Work order →
Return the records exactly, from the first line through the "1.12 | 0.413 |" line.

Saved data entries
Content starts
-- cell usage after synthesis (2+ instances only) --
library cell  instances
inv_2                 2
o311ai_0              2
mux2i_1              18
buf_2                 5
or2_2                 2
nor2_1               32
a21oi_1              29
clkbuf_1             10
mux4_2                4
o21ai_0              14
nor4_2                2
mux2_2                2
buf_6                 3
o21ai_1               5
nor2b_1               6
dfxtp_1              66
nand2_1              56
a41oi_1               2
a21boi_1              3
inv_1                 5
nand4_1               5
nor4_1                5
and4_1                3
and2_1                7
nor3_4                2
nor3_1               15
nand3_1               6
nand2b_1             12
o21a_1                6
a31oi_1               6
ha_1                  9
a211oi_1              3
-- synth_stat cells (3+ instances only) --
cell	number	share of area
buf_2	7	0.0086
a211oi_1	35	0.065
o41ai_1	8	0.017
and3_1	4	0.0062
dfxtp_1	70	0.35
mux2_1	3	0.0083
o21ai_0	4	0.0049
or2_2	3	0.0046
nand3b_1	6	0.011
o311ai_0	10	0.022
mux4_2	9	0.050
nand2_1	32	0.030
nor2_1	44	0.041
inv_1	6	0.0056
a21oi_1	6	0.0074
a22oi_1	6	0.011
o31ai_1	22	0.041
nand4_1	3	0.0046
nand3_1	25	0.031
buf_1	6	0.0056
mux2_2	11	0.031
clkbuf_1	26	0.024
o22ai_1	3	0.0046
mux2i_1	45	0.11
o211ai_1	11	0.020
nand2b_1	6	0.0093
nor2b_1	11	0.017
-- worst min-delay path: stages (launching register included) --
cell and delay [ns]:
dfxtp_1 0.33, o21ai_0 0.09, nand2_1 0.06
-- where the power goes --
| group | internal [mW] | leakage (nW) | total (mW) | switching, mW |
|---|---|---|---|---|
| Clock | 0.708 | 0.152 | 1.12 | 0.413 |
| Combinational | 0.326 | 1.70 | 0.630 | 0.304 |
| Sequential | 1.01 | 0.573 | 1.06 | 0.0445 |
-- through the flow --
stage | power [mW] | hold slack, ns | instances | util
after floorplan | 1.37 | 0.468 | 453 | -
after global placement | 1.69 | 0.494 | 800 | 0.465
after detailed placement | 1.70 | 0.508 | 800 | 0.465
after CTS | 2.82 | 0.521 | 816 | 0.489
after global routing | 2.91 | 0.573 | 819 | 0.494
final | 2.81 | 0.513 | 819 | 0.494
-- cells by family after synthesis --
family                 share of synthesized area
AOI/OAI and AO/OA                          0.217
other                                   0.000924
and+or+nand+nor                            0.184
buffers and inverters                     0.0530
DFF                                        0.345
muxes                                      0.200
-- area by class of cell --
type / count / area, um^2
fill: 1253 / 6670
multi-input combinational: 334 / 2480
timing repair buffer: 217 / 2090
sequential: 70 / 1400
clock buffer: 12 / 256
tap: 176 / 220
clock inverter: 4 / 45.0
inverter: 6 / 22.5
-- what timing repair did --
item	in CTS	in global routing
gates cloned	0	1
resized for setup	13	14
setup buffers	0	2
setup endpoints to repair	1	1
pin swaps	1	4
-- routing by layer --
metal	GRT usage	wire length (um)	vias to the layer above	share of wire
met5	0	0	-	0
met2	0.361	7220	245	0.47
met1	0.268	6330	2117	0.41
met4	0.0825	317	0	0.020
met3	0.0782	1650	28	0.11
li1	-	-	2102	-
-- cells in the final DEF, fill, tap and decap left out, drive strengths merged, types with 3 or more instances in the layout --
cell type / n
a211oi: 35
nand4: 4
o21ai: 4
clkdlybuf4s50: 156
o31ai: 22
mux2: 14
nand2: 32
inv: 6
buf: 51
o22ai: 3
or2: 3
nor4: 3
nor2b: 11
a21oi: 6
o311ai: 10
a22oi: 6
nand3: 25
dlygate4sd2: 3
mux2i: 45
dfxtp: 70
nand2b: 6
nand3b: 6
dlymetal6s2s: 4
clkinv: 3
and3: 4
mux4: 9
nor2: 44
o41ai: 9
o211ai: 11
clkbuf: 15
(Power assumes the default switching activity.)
$ cat src/rtl/stream_pkg.sv
// Shared stream width-conversion types and helpers, used by both the upsizer and downsizer.
// Lane width and ratio are fixed here so count_t and pad_word have one definition.
package stream_pkg;

    localparam int unsigned StreamInW   = 4;
    localparam int unsigned StreamRatio = 4;
    localparam int unsigned StreamOutW  = StreamInW * StreamRatio;
    localparam int unsigned CountW      = $clog2(StreamRatio + 1);

    typedef logic [CountW-1:0]     count_t;
    typedef logic [StreamOutW-1:0] word_t;

    // Keep lanes 0..k of acc; lanes above k become zero or copies of msb.
    function automatic word_t pad_word(word_t acc, count_t k, logic msb, logic sign_ext);
        word_t res;
        res = acc;
        for (int i = 0; i < StreamRatio; i++) begin
            if (i > int'(k)) begin
                res[i*StreamInW +: StreamInW] = sign_ext ? {StreamInW{msb}} : '0;
            end
        end
        return res;
    endfunction

endpackage

$ cat src/rtl/stream_out_reg.sv
// Valid/ready holding register for a packed word plus its beat count and last flag.
// A load always wins over a pop, so back-to-back words keep valid asserted.
module stream_out_reg
    import stream_pkg::*;
#(
    parameter int unsigned W = StreamOutW
) (
    input  logic         clk_i,
    input  logic         rst_i,
    input  logic         load_i,
    input  logic [W-1:0] data_i,
    input  count_t       count_i,
    input  logic         last_i,
    input  logic         ready_i,
    output logic         valid_o,
    output logic [W-1:0] data_o,
    output count_t       count_o,
    output logic         last_o
);

    always_ff @(posedge clk_i) begin
        if (rst_i) begin
            valid_o <= 1'b0;
            data_o  <= '0;
            count_o <= '0;
            last_o  <= 1'b0;
        end else if (load_i) begin
            valid_o <= 1'b1;
            data_o  <= data_i;
            count_o <= count_i;
            last_o  <= last_i;
        end else if (ready_i) begin
            valid_o <= 1'b0;
        end
    end

endmodule

$ cat src/rtl/stream_upsizer.sv
// Packs IN_W-bit beats into IN_W*RATIO-bit words, beat 0 in the low lane.
// A last beat flushes a partial word with zero or sign padding above it.
module stream_upsizer
    import stream_pkg::*;
#(
    parameter int unsigned IN_W     = StreamInW,
    parameter int unsigned RATIO    = StreamRatio,
    parameter bit          SIGN_EXT = 1'b0,
    localparam int unsigned OUT_W   = IN_W * RATIO
) (
    input  logic             clk_i,
    input  logic             rst_i,
    input  logic             in_valid_i,
    output logic             in_ready_o,
    input  logic [IN_W-1:0]  in_data_i,
    input  logic             in_last_i,
    output logic             out_valid_o,
    input  logic             out_ready_i,
    output logic [OUT_W-1:0] out_data_o,
    output count_t           out_count_o,
    output logic             out_last_o
);

    count_t           fill_q, fill_d;
    logic [OUT_W-1:0] acc_q, acc_d, acc_with;
    logic             accept, complete;

    assign in_ready_o = !rst_i && (!out_valid_o || out_ready_i);
    assign accept     = in_valid_i && in_ready_o;
    assign complete   = accept && ((fill_q == count_t'(RATIO - 1)) || in_last_i);

    always_comb begin
        acc_with = acc_q;
        acc_with[fill_q*IN_W +: IN_W] = in_data_i;
        acc_d  = acc_q;
        fill_d = fill_q;
        if (complete) begin
            acc_d  = acc_with;
            fill_d = '0;
        end else if (accept) begin
            acc_d  = acc_with;
            fill_d = fill_q + count_t'(1);
        end
    end

    always_ff @(posedge clk_i) begin
        if (rst_i) begin
            fill_q <= '0;
            acc_q  <= '0;
        end else begin
            fill_q <= fill_d;
            acc_q  <= acc_d;
        end
    end

    stream_out_reg #(
        .W (OUT_W)
    ) u_out_reg (
        .clk_i   (clk_i),
        .rst_i   (rst_i),
        .load_i  (complete),
        .data_i  (pad_word(acc_with, fill_q, in_data_i[IN_W-1], SIGN_EXT)),
        .count_i (fill_q + count_t'(1)),
        .last_i  (in_last_i),
        .ready_i (out_ready_i),
        .valid_o (out_valid_o),
        .data_o  (out_data_o),
        .count_o (out_count_o),
        .last_o  (out_last_o)
    );

endmodule

$ cat config.mk
export PLATFORM = sky130hd
export DESIGN_NAME = stream_upsizer
export DESIGN_NICKNAME = d
export VERILOG_FILES = /design/src/rtl/stream_pkg.sv /design/src/rtl/stream_out_reg.sv /design/src/rtl/stream_upsizer.sv
export SDC_FILE = /design/constraint.sdc
export NUM_CORES = 1
export LEC_CHECK = 0
export ABC_AREA = 1
export BUFFER_PORTS_ARGS = -buffer_cell sky130_fd_sc_hd__buf_2
export CORE_MARGIN = 2
export CORE_UTILIZATION = 40
export CTS_CLUSTER_DIAMETER = 40
export CTS_CLUSTER_SIZE = 14
export DETAILED_ROUTE_END_ITERATION = 8
export SETUP_SLACK_MARGIN = 0.15
export SLEW_MARGIN = 30
export SYNTH_ARGS = -nofsm -noshare
export SYNTH_HDL_FRONTEND = slang
export SYNTH_SLANG_ARGS = --single-unit
$ cat constraint.sdc
create_clock -name clk_i -period 5.3 [get_ports clk_i]
set_input_delay 0.53 -clock clk_i [delete_from_list [all_inputs] [get_ports clk_i]]
set_output_delay 0.53 -clock clk_i [all_outputs]
set_load 0.03 [all_outputs]
==> out/results.ini <==
[drt]
drt_first_iter_violations=67
viasPerCell=4.87
drc=0
dr_total_vias=1664
avgRoutedWirePerCell_um=11.6
drtAntennaViolNets=0
dr.pass1.iters=4
drt-total-wl_um=3970

[cells_and_area]
area_growth_pct=12.7
drive_gt1_frac=0.183
layout_commonest_cell=nand2_1
layout.cells.most_common_list=nand2_1 (93), nand3_1 (54), dfxtp_1 (40)
utilization=0.477
layout.nets=304
final_area_sq_um=2120
diodes=0

[power]
powerDensity_nw_per_um2=283
p_leak_nw=1.08
finalPower_w=0.000599
vdd_drop_max_v=0.000160

[clock_network]
hold_buffers=0
cts.sinks=40
cts_buffers=5
clk_pin_slew_worst_paths_ps=70
htreeDepth=2
cts_setup_buffers=0
clockBufferDepth=2
clock_latency_ps=290
cts_root_buf=clkbuf_8
cts_tree=built
cts_resized=0

[placed_design]
place_area_sq_um=2030
portBuffers=30
gp_congestion=0.856
hpwl_um=2810

[critical_path]
crit_family=flip-flops
crit_top_cell=nand2_1
cp_num_buf_inv=2
cp-start-kind=flop
path_cells=inv_2 -> ha_1 -> ha_1 -> nand2_1 -> nor2_1 -> inv_1 -> o21ai_0 -> nand2_1 -> nand2_1
crit_type=reg -> reg
crit_path_top_delay_cell=dfxtp_1
cp_slowest_stage_delay_ps=610
crit_arrival_ps=2380
crit_required_ps=5530
cp-end-kind=flop
crit_fanout=11

[timing]
slew_headroom=0.576
setup_tns_ps=0
whs_ps=455
slew_viol_final=0
finClkSkew_ps=5.53
timing.final.crit_period_ps=2150
worst_slew_pin_slew_ps=636
hold_viol_final=0
setup_viol=0
rsz0062_at_grt=false
fmax_ghz=0.465
fin_crit_sh=0.406

[floorplan]
start_util=0.423
coreArea_sq_um=4440
die_y_um=72.6
rows=24
die_w_um=72.6
io_pins=31
die_area_sq_um=5270

[synthesis]
ys_seq_area_frac=0.426
ys_ff_latch=40
syn_inst=262
syn_avg_cell_area_sq_um=7.18
syn_area_sq_um=1880
yosys_warnings=0
synth_nets=277
netlist-cell-type-count=21

[worst_hold_path]
hold_class=in -> reg

[job]
cap_viol_max_count=0

[global_route]
overflow=0
grt_pass1_wl_um=6990
antenna_found_initial=0
grt_max_degree=40
grt_pass1_vias=1485
grt_usage=0.167

[outcome]
status=finished clean

[cells in the mapped netlist]
cell type / instances / area, sq um
ha_1: 6 / 75.1
nand2_4: 2 / 22.5
o21ai_2: 3 / 26.3
inv_1: 16 / 60.1
buf_4: 2 / 15.0
a21oi_1: 3 / 15.0
buf_2: 2 / 10.0
buf_1: 3 / 11.3
xnor2_1: 1 / 8.76
o21ai_0: 10 / 50.1
clkbuf_1: 1 / 3.75
buf_6: 3 / 33.8
nor2_4: 3 / 33.8
nand2_1: 93 / 349
inv_2: 2 / 7.51
dfxtp_1: 40 / 801
nand2_2: 2 / 12.5
nor2_2: 3 / 18.8
nand3b_1: 2 / 15.0
nor2_1: 11 / 41.3
nand3_1: 54 / 270
[where the power goes]
part	leakage [nW]	internal [W]	switching (W)	total, W
Sequential	0.324	0.000310	0.00000673	0.000317
Clock	0.0455	0.000106	0.000100	0.000206
Combinational	0.707	0.0000213	0.0000545	0.0000758
[per-layer routing]
| layer | vias to the layer above | GRT usage | wire (um) |
|---|---|---|---|
| met5 | - | 0 | 0 |
| met3 | 7 | 0.0431 | 178 |
| li1 | 889 | - | - |
| met1 | 728 | 0.236 | 2080 |
| met4 | 0 | 0.0494 | 59 |
| met2 | 40 | 0.251 | 1660 |
[through the flow]
stage                     setup WS [ps]  std cells
final                              3150        342
after global routing               2860        342
after CTS                          3120        342
after detailed placement           2820        334
after global placement             2440        334
after floorplan                    3570        262
[flip-flops by register name (all words and copies together) (netlist names)]
| name | count |
|---|---|
| u_out_reg.data_o | 16 |
| u_out_reg.last_o | 1 |
| acc_q | 16 |
| u_out_reg.valid_o | 1 |
| fill_q | 3 |
| u_out_reg.count_o | 3 |
[path summary, 6_finish.rpt]
kind / startpoint / endpoint / slack [ps] / depth (start not counted)
worst max-delay path: fill_q[0] / acc_q[13] / 3150 / 9
worst min-delay path: rst_i / u_out_reg.valid_o / 450 / 2
worst max register to register: fill_q[0] / acc_q[13] / 3150 / 9
worst min register to register: u_out_reg.data_o[6] / u_out_reg.data_o[6] / 470 / 2
[cell type report]
cell class | count | area, sq um
inverters | 18 | 67.6
well taps | 52 | 65.1
fillers | 467 | 2320
repair buffers | 31 | 158
flip-flops and latches | 40 | 801
clock buffers | 8 | 90.1
multi-input cells | 193 | 938
[cells by family (layout without fill, tap and decap cells)]
kind of cell	count (synthesis)	after routing	share of synthesized area
AO/OA/AOI/OAI	16	16	0.0486
XOR/XNOR	1	1	0.00466
adder cells (fa/ha/maj)	6	6	0.0399
buffers and inverters	29	57	0.0752
flip-flops	40	40	0.426
AND/OR/NAND/NOR	170	170	0.406
Power figures use the tool's default switching activity.
$ cat config.mk
export PLATFORM = sky130hd
export DESIGN_NAME = fetch_unit
export DESIGN_NICKNAME = d
export VERILOG_FILES = /design/src/rtl/fetch_pkg.sv /design/src/rtl/fetch_buffer.sv /design/src/rtl/fetch_unit.sv
export SDC_FILE = /design/constraint.sdc
export NUM_CORES = 1
export LEC_CHECK = 0
export BUFFER_PORTS_ARGS = -buffer_cell sky130_fd_sc_hd__buf_2
export CAP_MARGIN = 10
export CORE_MARGIN = 2
export CORE_UTILIZATION = 51
export CTS_BUF_LIST = sky130_fd_sc_hd__clkbuf_8
export DETAILED_ROUTE_END_ITERATION = 12
export GPL_ROUTABILITY_DRIVEN = 0
export PLACE_DENSITY = 0.84
export SYNTH_ARGS = -nofsm -noshare
export SYNTH_HDL_FRONTEND = slang
export SYNTH_SLANG_ARGS = --single-unit
$ cat constraint.sdc
create_clock -name clk -period 10.14 [get_ports clk]
set_input_delay 0.507 -clock clk [delete_from_list [all_inputs] [get_ports clk]]
set_output_delay 0.507 -clock clk [all_outputs]
set_load 0.02 [all_outputs]
$ cat src/rtl/fetch_pkg.sv
// Shared types and constants for the instruction fetch unit and its buffer.
package fetch_pkg;

    localparam int          INST_W  = 32;
    localparam logic [31:0] PC_STEP = 32'd4;

    typedef enum logic [1:0] {
        IDLE = 2'd0,
        WAIT = 2'd1,
        KILL = 2'd2
    } fetch_state_e;

    typedef struct packed {
        logic [INST_W-1:0] pc;
        logic [INST_W-1:0] inst;
    } fetch_entry_t;

endpackage
**src/rtl/rf_pkg.sv**
```systemverilog
// rtl/rf_pkg.sv - shared register-file write-back constants
package rf_pkg;

    localparam int RF_AW    = 4;
    localparam int RF_DW    = 32;
    localparam int RF_NREGS = 16;
    localparam int RF_NREQ  = 3;

    localparam int REQ_ALU  = 0;
    localparam int REQ_MEM  = 1;
    localparam int REQ_DBG  = 2;

endpackage

```
**src/rtl/rr_arbiter.sv**
```systemverilog
// rtl/rr_arbiter.sv - combinational round-robin grant starting at a pointer
module rr_arbiter #(
    parameter int NREQ = 3,
    parameter int IW   = (NREQ > 1) ? $clog2(NREQ) : 1
) (
    input  logic [NREQ-1:0] req_i,
    input  logic [IW-1:0]   ptr_i,
    output logic [NREQ-1:0] grant_o,
    output logic [IW-1:0]   grant_idx_o
);

    // Scan ptr, ptr+1, ... wrapping at NREQ; first requester found wins.
    always_comb begin
        int   idx;
        logic found;
        grant_o     = '0;
        grant_idx_o = '0;
        found       = 1'b0;
        idx         = 0;
        for (int k = 0; k < NREQ; k++) begin
            idx = int'(ptr_i) + k;
            if (idx >= NREQ) begin
                idx = idx - NREQ;
            end
            if (!found && req_i[idx[IW-1:0]]) begin
                found                = 1'b1;
                grant_o[idx[IW-1:0]] = 1'b1;
                grant_idx_o          = idx[IW-1:0];
            end
        end
    end

endmodule

```
**src/rtl/regfile_wb_sched.sv**
```systemverilog
// rtl/regfile_wb_sched.sv - write-back arbiter and pending-write scoreboard
module regfile_wb_sched
    import rf_pkg::*;
#(
    parameter int NREQ = RF_NREQ,
    parameter int DW   = RF_DW,
    parameter int AW   = RF_AW
) (
    input  logic                 clk,
    input  logic                 rst,
    input  logic [NREQ-1:0]      req_valid,
    output logic [NREQ-1:0]      req_ready,
    input  logic [NREQ*AW-1:0]   req_addr,
    input  logic [NREQ*DW-1:0]   req_data,
    output logic                 rf_we,
    output logic [AW-1:0]        rf_waddr,
    output logic [DW-1:0]        rf_wdata,
    input  logic                 issue_valid,
    input  logic [AW-1:0]        issue_addr,
    output logic                 issue_ready,
    input  logic [AW-1:0]        chk_addr1,
    input  logic [AW-1:0]        chk_addr2,
    output logic                 chk_busy,
    output logic [(2**AW)-1:0]   busy_vec
);

    localparam int NREGS = 2 ** AW;
    localparam int IW    = (NREQ > 1) ? $clog2(NREQ) : 1;

    logic [IW-1:0]    ptr_q, ptr_d;
    logic [NREQ-1:0]  grant;
    logic [IW-1:0]    grant_idx;
    logic             xfer;
    logic [AW-1:0]    sel_addr;
    logic [DW-1:0]    sel_data;
    logic             rf_we_q;
    logic [AW-1:0]    rf_waddr_q;
    logic [DW-1:0]    rf_wdata_q;
    logic [NREGS-1:0] busy_q, busy_d;

    rr_arbiter #(
        .NREQ (NREQ),
        .IW   (IW)
    ) u_arb (
        .req_i       (req_valid),
        .ptr_i       (ptr_q),
        .grant_o     (grant),
        .grant_idx_o (grant_idx)
    );

    // Any valid requester is always granted, so a transfer happens whenever one is valid.
    assign xfer      = |req_valid;
    assign req_ready = grant;

    // Select the granted requester's address and data for the write port.
    always_comb begin
        sel_addr = '0;
        sel_data = '0;
        for (int i = 0; i < NREQ; i++) begin
            if (grant[i]) begin
                sel_addr = req_addr[i*AW +: AW];
                sel_data = req_data[i*DW +: DW];
            end
        end
    end

    // Pointer moves just past the winner; holds when nothing transfers.
    always_comb begin
        ptr_d = ptr_q;
        if (xfer) begin
            ptr_d = (grant_idx == IW'(NREQ - 1)) ? '0 : grant_idx + IW'(1);
        end
    end

    // Scoreboard: clear on write-back, then set on issue so a same-cycle set wins.
    always_comb begin
        busy_d = busy_q;
        if (rf_we_q) begin
            busy_d[rf_waddr_q] = 1'b0;
        end
        if (issue_valid && issue_ready) begin
            busy_d[issue_addr] = 1'b1;
        end
    end

    // State registers; address and data hold their last value when no write occurs.
    always_ff @(posedge clk or posedge rst) begin
        if (rst) begin
            ptr_q      <= '0;
            rf_we_q    <= 1'b0;
            rf_waddr_q <= '0;
            rf_wdata_q <= '0;
            busy_q     <= '0;
        end else begin
            ptr_q   <= ptr_d;
            rf_we_q <= xfer;
            busy_q  <= busy_d;
            if (xfer) begin
                rf_waddr_q <= sel_addr;
                rf_wdata_q <= sel_data;
            end
        end
    end

    assign issue_ready = !busy_q[issue_addr];
    assign chk_busy    = busy_q[chk_addr1] | busy_q[chk_addr2];
    assign busy_vec    = busy_q;
    assign rf_we       = rf_we_q;
    assign rf_waddr    = rf_waddr_q;
    assign rf_wdata    = rf_wdata_q;

endmodule
```
**config.mk**
```make
export PLATFORM = sky130hd
export DESIGN_NAME = regfile_wb_sched
export DESIGN_NICKNAME = d
export VERILOG_FILES = /design/src/rtl/rf_pkg.sv /design/src/rtl/rr_arbiter.sv /design/src/rtl/regfile_wb_sched.sv
export SDC_FILE = /design/constraint.sdc
export NUM_CORES = 1
export LEC_CHECK = 0
export BUFFER_PORTS_ARGS = -buffer_cell sky130_fd_sc_hd__buf_2
export CORE_ASPECT_RATIO = 2
export CORE_UTILIZATION = 30
export DETAILED_ROUTE_END_ITERATION = 6
export PLACE_DENSITY = 0.54
export SYNTH_ARGS = -nofsm -noshare
export SYNTH_HDL_FRONTEND = slang
export SYNTH_HIERARCHICAL = 1
export SYNTH_SLANG_ARGS = --single-unit
```
**constraint.sdc**
```tcl
create_clock -name clk -period 3.2 [get_ports clk]
set_clock_uncertainty 0.1 [all_clocks]
set_input_delay 0.64 -clock clk [delete_from_list [all_inputs] [get_ports clk]]
set_output_delay 0.64 -clock clk [all_outputs]
set_load 0.01 [all_outputs]
```
==> flow_summary.toml <==
[routing]
dr.first_iter.drc_count = 130
wire_per_inst_um = 16.1
wirelength_um = 10600
vias_per_cell = 5.34
drcViolationCount = 0
vias = 3511
ant_nets = 0
drtPass1Iterations = 4

[floorplan]
die_w_um = 77.4
start_util = 0.310
core-area_um2 = 11000
ioPinCount = 184
fp.dieH_um = 153
placementRows = 54
die-area_um2 = 11800

[power]
switchingPower_uw = 1940
seqPwrFrac = 0.287
clock_power_share = 0.139
leakage_uw = 0.00210
power.density_nw_per_um2 = 986
intPower_uw = 2640
p_comb_frac = 0.573
ir_worst_vdd_mv = 0.563
switching_share = 0.423

[clock_network]
clock-root-buffer = "clkbuf_16"
cts_resized = 0
cts_buffer_depth = 2
postCtsSetupRepairBufs = 0
clk_pin_slew_ns = 0.07
ctsHoldBuffers = 0
htreeDepth = 2
cts.sinks = 55
clk_latency_ns = 0.29
cts_tree = "built"
cts_buffers = 5

[grt]
grt_max_degree = 76
grt_overflow = 0
grt_pass1_wl_um = 17100
antenna_found_initial = 0
grt_use_total = 0.183
first_global_vias = 3583

[run]
maxCapViolCount = 0

[finish]
regArea_um2 = 1380
nFillCells = 1118
final_core_util = 0.422
nets = 646
areaGrowthSynthToFinish_pct = 36.2
multiInputGateArea_um2 = 1890
n_antenna_cell = 0
layout-drive-gt1-share = 0.431

[sta]
fin_crit_ns = 2.85
timing.final.crit_share = 0.889
fmax_ghz = 0.351
worst_pin_slew_ns = 0.651
slew_viol_final = 0
hold_violations = 0
finalSetupViolCount = 0
setup_tns_ns = 0
max_slew_margin = 0.566
rsz0062_at_grt = "no"

[placement]
numPortBuffers = 183
dp_hpwl_um = 8370
routabilityCongestion = 0.828

[synthesis]
async_flop_share = 1.00
synth_edf_count = 0
synth_warnings = 6
ys_types = 40
synth.avg_cell_area_um2 = 9.81
syn_nets = 478
syn-cell-area_um2 = 3410
netlist_instances = 348
seq_area_frac_synth = 0.403
synth_ff_type = "dfrtp_1"
ys_ff_latch = 55

[worst_setup_path]
endpoint_kind = "output port"
critPathKind = "flop to output port"
critPathLaunchType = "flop"
cp.required_ns = 2.46
cp_max_fo = 7
arrival_ns = 2.11

[status]
status = "finished clean"

[hold_path]
holdCritPathClass = "input port to async pin"
[stage by stage]
step | cell area, um2 | cells | hold WS [ns] | setup WS (ns) | total power (uW)
2_1_floorplan | 3410 | 348 | 0.400 | 0.591 | 3060
3_3_place_gp | 4470 | 649 | 0.359 | 0.399 | 3950
3_5_place_dp | 4470 | 649 | 0.360 | 0.397 | 3990
4_1_cts | 4650 | 657 | 0.357 | 0.351 | 4640
5_1_grt | 4650 | 657 | 0.390 | 0.192 | 5000
6_report | 4650 | 657 | 0.334 | 0.354 | 4580
[metal layers]
layer | vias to the layer above | track usage | wire, um
met4 | 0 | 0.101 | 471
met3 | 25 | 0.0269 | 506
met2 | 151 | 0.352 | 5910
met5 | - | 0 | 0
li1 | 1664 | - | -
met1 | 1671 | 0.181 | 3670
[cell families (layout without fill, tap and decap cells)]
| logic type | Yosys count | in the layout | synth area share |
|---|---|---|---|
| buf+inv | 38 | 207 | 0.0462 |
| flops | 55 | 55 | 0.403 |
| simple gates | 107 | 107 | 0.167 |
| mux | 19 | 19 | 0.104 |
| fa+ha+maj | 4 | 4 | 0.0147 |
| compound gates | 125 | 125 | 0.265 |
[cells in the final DEF (no fill, tap or decap), types with 2 or more instances in the layout]
master	count
nand2_1	42
o31ai_1	39
a21oi_1	7
inv_1	10
mux2i_1	5
o21ai_0	21
buf_12	3
nand3b_1	3
o22ai_1	2
buf_4	2
ha_1	4
buf_2	183
or3b_4	2
o21ai_1	8
clkbuf_16	5
mux4_2	13
or2_1	2
nand3_1	7
dfrtp_1	55
a221oi_1	34
nor2b_1	36
a211oi_1	2
nand2b_1	4
o21ai_2	4
[final timing paths]
kind                       slack (ns)  depth (start not counted)           end          from
min in group clk                 0.37                          2  rf_wdata[14]  rf_wdata[14]
min                              0.33                          2  rf_wdata[16]           rst
min reg2reg                      0.37                          2  rf_wdata[14]  rf_wdata[14]
max                              0.35                          7  req_ready[1]      ptr_q[1]
max reg2reg                      0.48                         11   rf_wdata[4]      ptr_q[1]
max in group asynchronous        2.08                          3  busy_vec[14]           rst
[critical path, stage by stage (launching register included)]
cell       delay [ns]
dfrtp_1          0.41
inv_1            0.09
ha_1             0.32
mux2i_1          0.33
a32o_1           0.24
a2bb2oi_2        0.07
nor2_2           0.19
buf_2            0.17
[cell type report]
cell class                 instances  area share
clock buffer                       6      0.0299
tap                              140      0.0377
multi-input combinational        255       0.407
clock inverter                     2     0.00754
inverter                          11     0.00888
sequential                        55       0.296
timing repair buffer             188       0.213
[power groups by stage]
stage / sequential [uW] / combinational (uW) / clock, uW
6_report: 1320 / 2630 / 638
2_1_floorplan: 1420 / 1640 / 0
3_5_place_dp: 1330 / 2660 / 0
4_1_cts: 1320 / 2660 / 661
3_3_place_gp: 1330 / 2620 / 0
5_1_grt: 1370 / 2930 / 693
[cell usage after synthesis (6+ instances only)]
master,number,share of area
mux4_2,13,0.086
a221oi_1,34,0.087
nand3_1,7,0.010
o21ai_1,8,0.012
a21oi_1,7,0.010
o21ai_0,21,0.031
buf_1,6,0.0066
nor2b_1,37,0.068
nand2_1,42,0.046
clkbuf_1,19,0.021
dfrtp_1,55,0.40
inv_1,11,0.012
o31ai_1,39,0.086
[registers in the layout, summed over array words and instances (netlist names)]
register	count
busy_vec	16
rf_we	1
rf_waddr	4
rf_wdata	32
ptr_q	2
Note: power is estimated with default switching activity, not from simulation.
Content ends
Your response →
-- cell usage after synthesis (2+ instances only) --
library cell  instances
inv_2                 2
o311ai_0              2
mux2i_1              18
buf_2                 5
or2_2                 2
nor2_1               32
a21oi_1              29
clkbuf_1             10
mux4_2                4
o21ai_0              14
nor4_2                2
mux2_2                2
buf_6                 3
o21ai_1               5
nor2b_1               6
dfxtp_1              66
nand2_1              56
a41oi_1               2
a21boi_1              3
inv_1                 5
nand4_1               5
nor4_1                5
and4_1                3
and2_1                7
nor3_4                2
nor3_1               15
nand3_1               6
nand2b_1             12
o21a_1                6
a31oi_1               6
ha_1                  9
a211oi_1              3
-- synth_stat cells (3+ instances only) --
cell	number	share of area
buf_2	7	0.0086
a211oi_1	35	0.065
o41ai_1	8	0.017
and3_1	4	0.0062
dfxtp_1	70	0.35
mux2_1	3	0.0083
o21ai_0	4	0.0049
or2_2	3	0.0046
nand3b_1	6	0.011
o311ai_0	10	0.022
mux4_2	9	0.050
nand2_1	32	0.030
nor2_1	44	0.041
inv_1	6	0.0056
a21oi_1	6	0.0074
a22oi_1	6	0.011
o31ai_1	22	0.041
nand4_1	3	0.0046
nand3_1	25	0.031
buf_1	6	0.0056
mux2_2	11	0.031
clkbuf_1	26	0.024
o22ai_1	3	0.0046
mux2i_1	45	0.11
o211ai_1	11	0.020
nand2b_1	6	0.0093
nor2b_1	11	0.017
-- worst min-delay path: stages (launching register included) --
cell and delay [ns]:
dfxtp_1 0.33, o21ai_0 0.09, nand2_1 0.06
-- where the power goes --
| group | internal [mW] | leakage (nW) | total (mW) | switching, mW |
|---|---|---|---|---|
| Clock | 0.708 | 0.152 | 1.12 | 0.413 |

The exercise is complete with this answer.